The documentary — directed by Tiffany Johnson (Black Monday, Dear White Men and women and Twenties) and Kiana Moore (vp of material output and head of Vox Media’s Epic Digital) — tells this story as a result of a chorus of voices, which include previous Style Good styles like Pat Cleveland, singer Kelly Rowland, designer Sergio Hudson, and celeb makeup artist Sam Great.
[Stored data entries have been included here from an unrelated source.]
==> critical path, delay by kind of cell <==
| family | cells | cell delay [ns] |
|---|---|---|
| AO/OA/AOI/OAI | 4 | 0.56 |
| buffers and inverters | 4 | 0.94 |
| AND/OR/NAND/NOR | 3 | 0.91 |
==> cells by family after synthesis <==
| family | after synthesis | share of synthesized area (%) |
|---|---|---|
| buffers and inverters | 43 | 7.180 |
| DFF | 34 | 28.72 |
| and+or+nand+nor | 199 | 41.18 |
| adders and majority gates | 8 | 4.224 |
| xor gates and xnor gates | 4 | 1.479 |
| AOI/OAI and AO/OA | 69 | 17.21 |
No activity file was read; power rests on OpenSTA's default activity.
Courtesy of Manner Truthful
“Fashion Fair Cosmetics presented some of the most vital cultural times for persons of shade,” states Wonderful, who more than his 30-calendar year profession has worked with quite a few notable actresses (Queen Latifah, Halle Berry, Beyoncé Knowles, Kerry Washington, Jennifer Hudson) and supermodels (Tyra Banking institutions, Veronica Webb, Iman, Naomi Campbell). “With very little to no illustration in cosmetics, Eunice Johnson single handedly produced heritage and developed a protected haven for gals of shade in cosmetics — for each consumers and personnel alike. I was thrilled to participate in the documentary and communicate on the historic increase, slide and relaunch of this iconic manufacturer. Obtaining develop into the 1st Artistic Make-up Director and launching the to start with co-branded assortment for the model has been a highpoint in my profession a homecoming of sorts.”
Filmed above the system of 2020, the film was made by Sephora in partnership with Vox Media’s Epic Electronic, Vox Artistic, and Ventureland, and streaming rights have been ultimately obtained by HBO Max.
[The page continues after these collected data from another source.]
==> src/rtl/beam_bounce.sv <==
// beam_bounce: NQ coloured squares bouncing off the 640x480 active edges,
// stepped once per frame, with a single registered VGA output stage.
module beam_bounce #(
    parameter int CORDW   = 10,
    parameter int H_RES   = 640,
    parameter int V_RES   = 480,
    parameter int NQ      = 4,
    parameter int Q_SIZE  = 32,
    parameter int Q_SPEED = 4,
    parameter int CHANW   = 3
) (
    input  logic             clk_pix,
    input  logic             rst,
    input  logic [CORDW-1:0] sx,
    input  logic [CORDW-1:0] sy,
    input  logic             hsync,
    input  logic             vsync,
    input  logic             de,
    input  logic             pause,
    output logic             vga_hsync,
    output logic             vga_vsync,
    output logic [CHANW-1:0] vga_r,
    output logic [CHANW-1:0] vga_g,
    output logic [CHANW-1:0] vga_b
);
    localparam int CW1 = CORDW + 1;
    localparam logic [CORDW:0] L_SIZE  = CW1'(Q_SIZE);
    localparam logic [CORDW:0] L_SPEED = CW1'(Q_SPEED);
    localparam logic [CORDW:0] L_HRES  = CW1'(H_RES);
    localparam logic [CORDW:0] L_VRES  = CW1'(V_RES);

    if (NQ < 1 || NQ > 7 || Q_SPEED < 1 || Q_SPEED >= Q_SIZE ||
        (2*NQ-1)*Q_SIZE > H_RES-Q_SIZE || NQ*Q_SIZE > V_RES-Q_SIZE)
    begin : g_bad_cfg
        $error("beam_bounce: square layout does not fit the screen");
    end

    logic [CORDW-1:0] r_qx [NQ];
    logic [CORDW-1:0] r_qy [NQ];
    logic [NQ-1:0]    r_dx;
    logic [NQ-1:0]    r_dy;
    logic             w_animate;
    logic [CHANW-1:0] w_r;
    logic [CHANW-1:0] w_g;
    logic [CHANW-1:0] w_b;

    // Returns {new direction, new position} for one axis.
    function automatic logic [CORDW:0] f_step(
        input logic [CORDW-1:0] q,
        input logic             d,
        input logic [CORDW:0]   res
    );
        logic [CORDW:0] w_q;
        logic [CORDW:0] w_out;
        w_q = {1'b0, q};
        if (d) begin
            if (w_q + L_SIZE + L_SPEED > res)
                w_out = {1'b0, CORDW'(res - L_SIZE)};
            else
                w_out = {1'b1, CORDW'(w_q + L_SPEED)};
        end else begin
            if (w_q < L_SPEED)
                w_out = {1'b1, {CORDW{1'b0}}};
            else
                w_out = {1'b0, CORDW'(w_q - L_SPEED)};
        end
        return w_out;
    endfunction

    assign w_animate = (sy == CORDW'(V_RES)) && (sx == '0);

    always_ff @(posedge clk_pix) begin
        if (rst) begin
            for (int i = 0; i < NQ; i++) begin
                r_qx[i] <= CORDW'(2 * i * Q_SIZE);
                r_qy[i] <= CORDW'(i * Q_SIZE);
                r_dx[i] <= ((i % 2) == 0);
                r_dy[i] <= 1'b1;
            end
        end else if (w_animate && !pause) begin
            for (int i = 0; i < NQ; i++) begin
                {r_dx[i], r_qx[i]} <= f_step(r_qx[i], r_dx[i], L_HRES);
                {r_dy[i], r_qy[i]} <= f_step(r_qy[i], r_dy[i], L_VRES);
            end
        end
    end

    // Walk from the highest index down so the lowest hit index wins.
    always_comb begin
        w_r = '0;
        w_g = '0;
        w_b = '0;
        w_b[CHANW-1] = 1'b1;
        for (int i = NQ - 1; i >= 0; i--) begin
            if ({1'b0, sx} >= {1'b0, r_qx[i]} &&
                {1'b0, sx} <  {1'b0, r_qx[i]} + L_SIZE &&
                {1'b0, sy} >= {1'b0, r_qy[i]} &&
                {1'b0, sy} <  {1'b0, r_qy[i]} + L_SIZE) begin
                w_r = {CHANW{((i + 1) % 2) == 1}};
                w_g = {CHANW{(((i + 1) / 2) % 2) == 1}};
                w_b = {CHANW{(((i + 1) / 4) % 2) == 1}};
            end
        end
    end

    always_ff @(posedge clk_pix) begin
        if (rst) begin
            vga_hsync <= 1'b0;
            vga_vsync <= 1'b0;
            vga_r     <= '0;
            vga_g     <= '0;
            vga_b     <= '0;
        end else begin
            vga_hsync <= hsync;
            vga_vsync <= vsync;
            vga_r     <= de ? w_r : '0;
            vga_g     <= de ? w_g : '0;
            vga_b     <= de ? w_b : '0;
        end
    end

endmodule

==> config.mk <==
export PLATFORM = sky130hd
export DESIGN_NAME = beam_bounce
export DESIGN_NICKNAME = d
export VERILOG_FILES = /design/src/rtl/beam_bounce.sv
export SDC_FILE = /design/constraint.sdc
export NUM_CORES = 1
export LEC_CHECK = 0
export CAP_MARGIN = 30
export CORE_MARGIN = 2
export CORE_UTILIZATION = 30
export CTS_CLUSTER_SIZE = 8
export DETAILED_ROUTE_END_ITERATION = 8
export GPL_TIMING_DRIVEN = 0
export PLACE_DENSITY = 0.56
export SYNTH_ARGS = -nofsm -noshare
export SYNTH_HDL_FRONTEND = slang
export SYNTH_SLANG_ARGS = --single-unit
==> constraint.sdc <==
create_clock -name clk_pix -period 3.6 [get_ports clk_pix]
set_input_delay 0.9 -clock clk_pix [delete_from_list [all_inputs] [get_ports clk_pix]]
set_output_delay 0.9 -clock clk_pix [all_outputs]
set_load 0.03 [all_outputs]
* After elaboration in Yosys (flattened, before gate mapping)
Index checks and enable logic that the tools add are counted.
** Storage, ports and cells
- Bits of input ports :: 26
- Memory bits (read-only) :: 0
- Output and inout bits :: 11
- Memories kept :: 0
- Latch bits :: 0
- Bits in registers :: 99
- RAM bits :: 0
** Cells by class
- Shift operators :: 0
- Order comparisons :: 32
- Reductions and logical operators :: 19
- $mul :: 0
- Divide/modulo/power cells :: 0
- Bitwise logic cells :: 1
- Muxes and demuxes :: 29
- Equality and inequality tests :: 1
- Add/subtract/negate cells :: 32
** Operators with widths (count)
- $mux 11 :: 24
- $add 10x6->11 const B :: 8
- $add 11x3->11 const B :: 8
- $lt 10x11->1 :: 8
- $add 10x3->10 const B :: 8
- $ge 10x10->1 :: 8
- $lt 10x3->1 const B :: 8
- $sub 10x3->10 const B :: 8
- $gt 11x10->1 const B :: 4
- $gt 11x9->1 const B :: 4
- $logic_and 1x1->1 :: 14
- $mux 3 :: 4
- $eq 10x9->1 const B :: 1
- $logic_not 10->1 :: 1
- $reduce_or 5->1 :: 1
- $reduce_or 3->1 :: 1
- $mux 2 :: 1
- $reduce_or 2->1 :: 1
- $logic_not 1->1 :: 1
- $not 1->1 :: 1

* Longest topological paths before layout
- Depth in word-level cells :: 8
- Mapped depth :: 12
- Depth with buffers taken out :: 11

* Least setup slack after synthesis
OpenSTA, ideal clock, no wires.
- Path type :: input -> register
- From :: input sx[3]
- To :: register r_qy[15] in the netlist's numbering
- Data required time :: 3.468 ns
- Slack :: 0.436 ns
- Arrival time :: 3.032 ns
- Setup time :: 0.132 ns
- Stages :: 8
- Path buffers :: 3
- Cells stage by stage :: or4_4 > or4_4 > or4_1 > buf_2 > buf_6 > buf_2 > a221oi_1 > a21oi_1
** On the way
- Longest elaborated chain between the ends :: 3
** Ends and longest elaborated chain
- start, declared :: RTL line 14 : input logic [CORDW-1:0] sx,
- $logic_not 10->1 :: RTL line 70 : assign w_animate = (sy == CORDW'(V_RES)) && (sx == '0);
- $logic_and 1x1->1 :: RTL line 70
- $logic_and 1x1->1 :: RTL line 80 : end else if (w_animate && !pause) begin
- end signal, assigned by index :: RTL line 76 : r_qy[i] <= CORDW'(i * Q_SIZE);
- end signal, assigned by index :: RTL line 83 : {r_dy[i], r_qy[i]} <= f_step(r_qy[i], r_dy[i], L_VRES);
- end, declared :: RTL line 39 : logic [CORDW-1:0] r_qy [NQ];
No other way between the ends.
A chain may end at the register's enable or synchronous reset.

* Final worst setup path
Same ends and word-level chain as after synthesis.

==> flow_metrics.env <==
export IMPL_outcome="complete, no violations"
export IMPL_buffer_ports_inserted=35
export IMPL_number_of_global_route_vias_before_repair=9098
export IMPL_worst_setup_hold_path_clk_slew_ns=0.07
export IMPL_synth_edf_count=0
export IMPL_netlist_top_cells_count="142 x sky130_fd_sc_hd__ha_1, 100 x sky130_fd_sc_hd__o21ai_0, 96 x sky130_fd_sc_hd__a21oi_1"
export IMPL_cts_root_buf="sky130_fd_sc_hd__clkbuf_16"
export IMPL_track_usage=0.205
export IMPL_layout_area_overhead_vs_synth_pct=13.5
export IMPL_required_ns=3.80
export IMPL_wire_length_reported_by_the_detailed_router_um=32500
export IMPL_crit_path_top_delay_cell="sky130_fd_sc_hd__or4_4"
export IMPL_antenna_diode_count=0
export IMPL_holdCritPathClass="reg2reg"
export IMPL_worst_clock_skew_ns=0.00808
export IMPL_fmaxAchievable_mhz=283
export IMPL_synth_largest_area_cell="sky130_fd_sc_hd__ha_1"
export IMPL_cap_violations=0
export IMPL_cellPowerDensity_mw_per_mm2=214
export IMPL_tritoncts_clock_tree="built"
export IMPL_synthTopCellsByArea="sky130_fd_sc_hd__ha_1 19%, sky130_fd_sc_hd__dfxtp_1 17%, sky130_fd_sc_hd__o21ai_0 5.5%"
export IMPL_multiInputGateArea_mm2=0.00698
export IMPL_numCtsBuffers=9
export IMPL_post_drt_via_cell_ratio=5.80
export IMPL_synth_cell_area_mm2=0.00915
export IMPL_synth_top_cell_area_share=0.194
export IMPL_floorplan_io_pins=37
export IMPL_fillers=3193
export IMPL_static_leakage_power_nw=3.86
export IMPL_design_final_nets=1447
export IMPL_synth_most_common_cell="sky130_fd_sc_hd__ha_1"
export IMPL_crit_path_setup_slack_layout_ns=0.0696
export IMPL_initial_utilization=0.307
export IMPL_worst_path_most_repeated_cell="sky130_fd_sc_hd__or4_4"
export IMPL_rows=63
export IMPL_pre_cts_ws_ns=-1.33
export IMPL_dieHeight_um=179
export IMPL_start_kind="primary input"
export IMPL_grt_overflow=0
export IMPL_routed_wire_length_per_instance_um=19.4
export IMPL_unrepaired_setup_endpoints_after_global_routing="false"
export IMPL_gp_routability_congestion=0.918
export IMPL_yosysSeqAreaShare=0.171
export IMPL_drc_errors=0
export IMPL_synth_main_ff_cell="sky130_fd_sc_hd__dfxtp_1"
export IMPL_share_clk_of_total_power=0.447
export IMPL_drive_above_1_share=0.0624
export IMPL_tightest_slew_ns=1.11
export IMPL_synth_ff_latch_count=78
export IMPL_vdd_drop_max_v=0.000216
export IMPL_worst_skew_pair_late_latency_ns=0.36
export IMPL_timing_final_max_slew_violations=0
export IMPL_pin_count_of_the_biggest_net_entering_global_routing=13
export IMPL_cp_end_kind="register"
export IMPL_fp_dieArea_mm2=0.0319
export IMPL_drt_initial_drc_count=718
export IMPL_synth_fp_nets=1397
export IMPL_layout_area_seq_mm2=0.00156
export IMPL_initial_antenna_violation_count=0
export IMPL_synth_lib_cells_used_distinct=79
export IMPL_syn_avg_cell_area_um2=7.44
export IMPL_dp_hpwl_um=24100
export IMPL_cts_hold_buffers_added=0
export IMPL_power_share_combinational=0.157
export IMPL_postSynth_asyncResetShare=0
export IMPL_ant_nets=0
export IMPL_critPathMaxStageDelay_ns=0.63
export IMPL_net_switching_power_mw=0.644
export IMPL_dr_total_vias=9704
export IMPL_cp_cell_sequence="dlygate4sd2_1, or4_4, or4_4, or4_1, buf_2, buf_6, buf_4, a221oi_1, a21oi_1"
export IMPL_relSlewSlack=0.251
export IMPL_post_route_min_period_ns=3.53
export IMPL_power_internal_mw=1.58
export IMPL_final_hold_violation_count=0
export IMPL_utilization=0.349
export IMPL_cts_max_level=3
export IMPL_grt_first_pass_wirelength_um=50500
export IMPL_netSwitchingFraction=0.290
export IMPL_detailedRoute_firstPassIterationCount=6
export IMPL_crit_type="in2reg"
export IMPL_tritoncts_num_sinks=78
export IMPL_die_w_um=179
export IMPL_period_share=0.981
export IMPL_report_final_setup_viol=0
export IMPL_yosysWarnings=0
export IMPL_critPathArrivalTime_ns=3.73
export IMPL_post_synth_inst_count=1229
export IMPL_worstPathMaxFanout=10
export IMPL_seq_power_share=0.396
export IMPL_fp_coreArea_mm2=0.0298
export IMPL_max_clock_path_buffers=2
==> registers in the layout, summed over array words and instances (netlist names) <==
| register | cells |
|---|---|
| vga_hsync | 1 |
| vga_b | 2 |
| r_qx | 32 |
| vga_g | 1 |
| r_dy | 4 |
| vga_r | 1 |
| r_qy | 32 |
| vga_vsync | 1 |
| r_dx | 4 |
==> layer usage <==
| layer | GRT usage | vias up | routed length [um] |
|---|---|---|---|
| met5 | 0 | - | 0 |
| met4 | 0.0901 | 0 | 1210 |
| met3 | 0.0303 | 79 | 2120 |
| met2 | 0.327 | 360 | 14500 |
| met1 | 0.272 | 4563 | 14700 |
| li1 | - | 4702 | - |
==> path summary, 6_finish.rpt <==
kind                                             from                     to  slack (ns)  cells after the start
worst min register to register   r_qx[2]$_SDFFE_PP0P_   r_qx[2]$_SDFFE_PP0P_        0.53                      2
worst max register to register  r_qy[15]$_SDFFE_PP0P_    vga_b[1]$_SDFF_PP0_        0.13                     12
worst min-delay path             r_qx[2]$_SDFFE_PP0P_   r_qx[2]$_SDFFE_PP0P_        0.53                      2
worst max-delay path                            sx[3]  r_qy[15]$_SDFFE_PP0P_        0.07                      9
==> power groups by stage <==
stage                     Sequential [mW]  Clock [mW]  Combinational, mW
final                               0.881       0.994              0.349
after global routing                0.881        1.04              0.387
after CTS                           0.880        1.01              0.346
after global placement              0.900           0              0.340
after floorplan                     0.903           0              0.201
after detailed placement            0.900           0              0.348
==> worst max-delay path, delay by kind of cell <==
kind	cells	cell delay [ns]
buffers and inverters	4	0.95
and+or+nand+nor	3	1.48
AOI/OAI and AO/OA	2	0.39
==> layout by cell type, fill, tap and decap left out, drive strengths merged, types with 10 or more instances in the layout <==
| master | instances |
|---|---|
| ha | 142 |
| o21ai | 100 |
| a21oi | 96 |
| inv | 87 |
| nand2 | 79 |
| dfxtp | 78 |
| nor2 | 71 |
| clkbuf | 65 |
| nand3 | 53 |
| nor3 | 50 |
| xnor2 | 35 |
| nand4 | 31 |
| buf | 26 |
| a211oi | 24 |
| o211ai | 22 |
| a31oi | 21 |
| clkdlybuf4s50 | 20 |
| a21o | 17 |
| nand2b | 17 |
| a221oi | 16 |
| nor4 | 16 |
| and3 | 14 |
| o21a | 13 |
| or4 | 10 |
==> metrics by stage <==
| stage | total power, mW | instance area, um^2 | cells | TNS (ns) | hold slack, ns |
|---|---|---|---|---|---|
| 2_1_floorplan | 1.10 | 9150 | 1229 | 0 | 0.483 |
| 3_3_place_gp | 1.24 | 9990 | 1654 | -93.19 | 0.504 |
| 3_5_place_dp | 1.25 | 10000 | 1656 | -69.55 | 0.513 |
| 4_1_cts | 2.23 | 10400 | 1673 | 0 | 0.526 |
| 5_1_grt | 2.31 | 10400 | 1673 | 0 | 0.562 |
| 6_report | 2.22 | 10400 | 1673 | 0 | 0.525 |
==> repair_timing <==
item,in CTS,in global routing
endpoints found under the setup margin,76,19
resized for setup,30,19
pin swaps,1,0
setup buffers,2,0
==> area by class of cell <==
cell class,instances,area share
tap,390,0.0470
sequential,78,0.150
clock buffer,12,0.0247
inverter,89,0.0322
clock inverter,3,0.00422
multi-input combinational,989,0.672
buffer,73,0.0338
timing repair buffer,39,0.0359
==> logic make-up (layout without fill, tap and decap cells) <==
kind of cell / count (synthesis) / count (layout) / synth area share
xor gates and xnor gates: 43 / 43 / 0.0412
and+or+nand+nor: 402 / 402 / 0.232
adders and majority gates: 143 / 143 / 0.195
buffers and inverters: 162 / 216 / 0.0711
AOI/OAI and AO/OA: 391 / 391 / 0.278
DFF: 78 / 78 / 0.171
muxes: 10 / 10 / 0.0111
(Power assumes the default switching activity.)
“One of the factors you see in it is that it tells the background and results in that bridge to be able to tell the tale of what has been, but is also similarly significant to explain to the tale of what is and what can be. And so you have received like a few distinctive divisions: what transpired, what is occurring, and then you have individuals projecting what this signifies for the long run,” states Mayberry McKissack.
Adds Rogers: “No one is heading to — just for the reason that of nostalgia — buy one thing. So how do you excite individuals nowadays about a brand name that has the background but is in a crowded sector? We labored with a Black dermatologist [Dr. Caroline Robinson] who is aware of pores and skin, and we also labored with Sam Fine who definitely [knows color], in phrases of being equipped to tweak those undertones, generating specific that we have a neutral and a awesome undertone.”
These days, adhering to several cross-generation target group meetings, Rogers and McKissack have a potent sense of what the modern day client is seeking for: fantastic coloration matches, organic components, goods that conduct double responsibility — like moisturizing lipsticks with fantastic shade payoff.
“It actually is the initial cosmetics business that was designed in honor of Black woman’s glamour, natural beauty and vogue,” says Rogers. “Black females sit at the cornerstone of this astounding brand and we really don’t have lots of of individuals that have been close to 50 as well as several years.”